Trata-se, destarte, de situação de facto deveras diferente da abordada no acórdão desta Relação de 01-03-2006 (C.J. XXXI, II, 38).


*

B.6 – Do concurso real de crimes.

Sobre esta matéria rege o Assento nº 8/2000, de 4 de Maio de 2000 (DR I SÉRIE-A Nº 119—23 de Maio de 2000) que fixou jurisprudência no sentido de existência de um concurso real de crimes: «No caso de a conduta do agente preencher as previsões de falsificação e de burla do artigo 256º, nº 1, alínea a), e do artigo 217º, nº 1, respectivamente, do Código Penal, revisto pelo Decreto-Lei nº 48/95, de 15 de Março, verifica-se concurso real ou efectivo de crimes».

Não existem nos autos argumentos novos que devam ser considerados e que não constem já da fundamentação (e votos de vencido) do citado aresto.

Haverá, pois, que seguir a jurisprudência fixada.


*

B.7 – Relativamente ao pedido cível e verificados que estão todos os pressupostos da responsabilidade civil impunha-se a condenação dos arguidos no peticionado.

Os argumentos dos recorrentes, neste ponto, limitam-se a reproduzir a mesma ideia para negar o crime de burla. A inexistência de seguro válido e a declaração de anulação da “participação”, argumentos já refutados por este tribunal.

Sabe-se que, quem estiver obrigado a reparar um dano - e o recorrente está obrigado à reparação do dano causado - deve reconstituir a situação que se verificaria se não tivesse ocorrido o evento que obriga à reparação, a ser fixada em dinheiro no caso de inviabilidade de reconstituição em espécie (artigos 562º e 566º, n.º 1, do Código Civil).

Assim, verificados os pressupostos de responsabilidade civil por factos ilícitos, bem andou o tribunal recorrido em condenar os arguidos no pagamento dos danos causados.


*

B.7 – Parece o recorrente insurgir-se contra a pena imposta. Pelo menos isso afirma de forma genérica na sua conclusão 97 (!). Mas não se consegue discernir o que pretende o recorrente.

De qualquer forma sempre se afirmará que o tribunal recorrido deu mostras de grande tolerância na fixação da pena concreta.

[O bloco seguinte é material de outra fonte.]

### src/design/ile_ctrl.sv
module ile_ctrl (
  input  logic                clk_i,
  input  logic                rst_ni,
  input  logic                in_valid_i,
  input  ile_pkg::ile_status_t status_i,
  output ile_pkg::ile_cmd_t   cmd_o,
  output logic                busy_o
);
  import ile_pkg::*;

  ile_state_e state_q, state_d;

  always_ff @(posedge clk_i or negedge rst_ni) begin
    if (!rst_ni) begin
      state_q <= S_IDLE;
    end else begin
      state_q <= state_d;
    end
  end

  always_comb begin
    state_d      = state_q;
    cmd_o        = '0;
    cmd_o.rd_sel = RA_POS;
    cmd_o.wr_sel = WA_POS;
    cmd_o.wd_sel = WD_WORD;
    cmd_o.idx_op = IDX_HOLD;
    busy_o       = (state_q != S_IDLE);
    case (state_q)
      S_IDLE: begin
        if (in_valid_i) begin
          cmd_o.latch = 1'b1;
          state_d     = S_DECODE;
        end
      end
      S_DECODE: begin
        cmd_o.res_load = 1'b1;
        cmd_o.res_fail = status_i.fail;
        if (status_i.fail) begin
          state_d = S_RESULT;
        end else begin
          case (status_i.kind)
            KIND_INSERT: begin
              if (status_i.ins_at_end) begin
                cmd_o.wr_en   = 1'b1;
                cmd_o.cnt_inc = 1'b1;
                state_d       = S_RESULT;
              end else begin
                cmd_o.rd_en  = 1'b1;
                cmd_o.rd_sel = RA_CNT_M1;
                cmd_o.idx_op = IDX_CNT_M1;
                state_d      = S_INS_SHIFT;
              end
            end
            KIND_REMOVE: begin
              cmd_o.rd_en  = 1'b1;
              cmd_o.idx_op = IDX_POS;
              state_d      = S_REM_WAIT;
            end
            KIND_GET: begin
              cmd_o.rd_en = 1'b1;
              state_d     = S_GET_WAIT;
            end
            KIND_SET: begin
              cmd_o.wr_en = 1'b1;
              state_d     = S_RESULT;
            end
            default: state_d = S_RESULT;
          endcase
        end
      end
      S_INS_SHIFT: begin
        cmd_o.wr_en  = 1'b1;
        cmd_o.wr_sel = WA_IDX_P1;
        cmd_o.wd_sel = WD_RDATA;
        if (status_i.idx_eq_pos) begin
          state_d = S_INS_LAST;
        end else begin
          cmd_o.rd_en  = 1'b1;
          cmd_o.rd_sel = RA_IDX_M1;
          cmd_o.idx_op = IDX_DEC;
        end
      end
      S_INS_LAST: begin
        cmd_o.wr_en   = 1'b1;
        cmd_o.cnt_inc = 1'b1;
        state_d       = S_RESULT;
      end
      S_GET_WAIT: begin
        cmd_o.res_take = 1'b1;
        state_d        = S_RESULT;
      end
      S_REM_WAIT: begin
        cmd_o.res_take = 1'b1;
        if (status_i.idx_p1_ge_cnt) begin
          cmd_o.cnt_dec = 1'b1;
          state_d       = S_RESULT;
        end else begin
          cmd_o.rd_en  = 1'b1;
          cmd_o.rd_sel = RA_IDX_P1;
          state_d      = S_REM_SHIFT;
        end
      end
      S_REM_SHIFT: begin
        cmd_o.wr_en  = 1'b1;
        cmd_o.wr_sel = WA_IDX;
        cmd_o.wd_sel = WD_RDATA;
        if (status_i.idx_p2_ge_cnt) begin
          cmd_o.cnt_dec = 1'b1;
          state_d       = S_RESULT;
        end else begin
          cmd_o.rd_en  = 1'b1;
          cmd_o.rd_sel = RA_IDX_P2;
          cmd_o.idx_op = IDX_INC;
        end
      end
      S_RESULT: begin
        if (!status_i.out_busy) begin
          cmd_o.out_load = 1'b1;
          state_d        = S_IDLE;
        end
      end
      default: state_d = S_IDLE;
    endcase
  end

endmodule
`config.mk`:
```
export PLATFORM = sky130hd
export DESIGN_NAME = unix_time_to_calendar
export DESIGN_NICKNAME = d
export VERILOG_FILES = /design/src/hdl/utc_pkg.sv /design/src/hdl/utc_ctrl.sv /design/src/hdl/utc_dp.sv /design/src/hdl/unix_time_to_calendar.sv
export SDC_FILE = /design/constraint.sdc
export NUM_CORES = 2
export LEC_CHECK = 0
export BUFFER_PORTS_ARGS = -buffer_cell sky130_fd_sc_hd__clkbuf_2
export CAP_MARGIN = 10
export CORE_MARGIN = 2
export CORE_UTILIZATION = 59
export CTS_CLUSTER_SIZE = 12
export DETAILED_ROUTE_END_ITERATION = 10
export PLACE_DENSITY = 0.9
export SLEW_MARGIN = 20
export SYNTH_ARGS = -nofsm -noshare
export SYNTH_HDL_FRONTEND = slang
export SYNTH_SLANG_ARGS = --single-unit
export TNS_END_PERCENT = 50
```
`constraint.sdc`:
```
create_clock -name clk -period 8.39 [get_ports clk]
set_input_delay 1.2585 -clock clk [delete_from_list [all_inputs] [get_ports clk]]
set_output_delay 1.2585 -clock clk [all_outputs]
set_load 0.01 [all_outputs]
```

E se chamará a atenção para o facto de o arguido César já ter sido condenado pela prática de um crime de furto cometido em 30-12-2005 (CRC de fls. 240-241).


*

B.8 – Por fim resta afirmar que, pelo já fundamentado no acórdão, não existe violação do disposto nos artigos 13º (!) e 205º da CRP.

Nem do disposto nos artigos 207º e 208º da CRP, não obstante ser difícil de imaginar que tais preceitos possam estar em causa nos presentes autos. Mesmo tratando-se de lapso do recorrente, sempre se afirma não se mostrar violado qualquer princípio ou dispositivo constitucional.

Improcede, pois, o recurso.


*

C - Dispositivo:

Assim, em face do exposto, acordam os Juízes que compõem a Secção Criminal deste tribunal em negar provimento ao recurso e, em consequência, confirmam a sentença recorrida.

Custas a cargo do recorrente, com 5 (cinco) UCs. de taxa de justiça.

(elaborado e revisto pelo relator antes de assinado).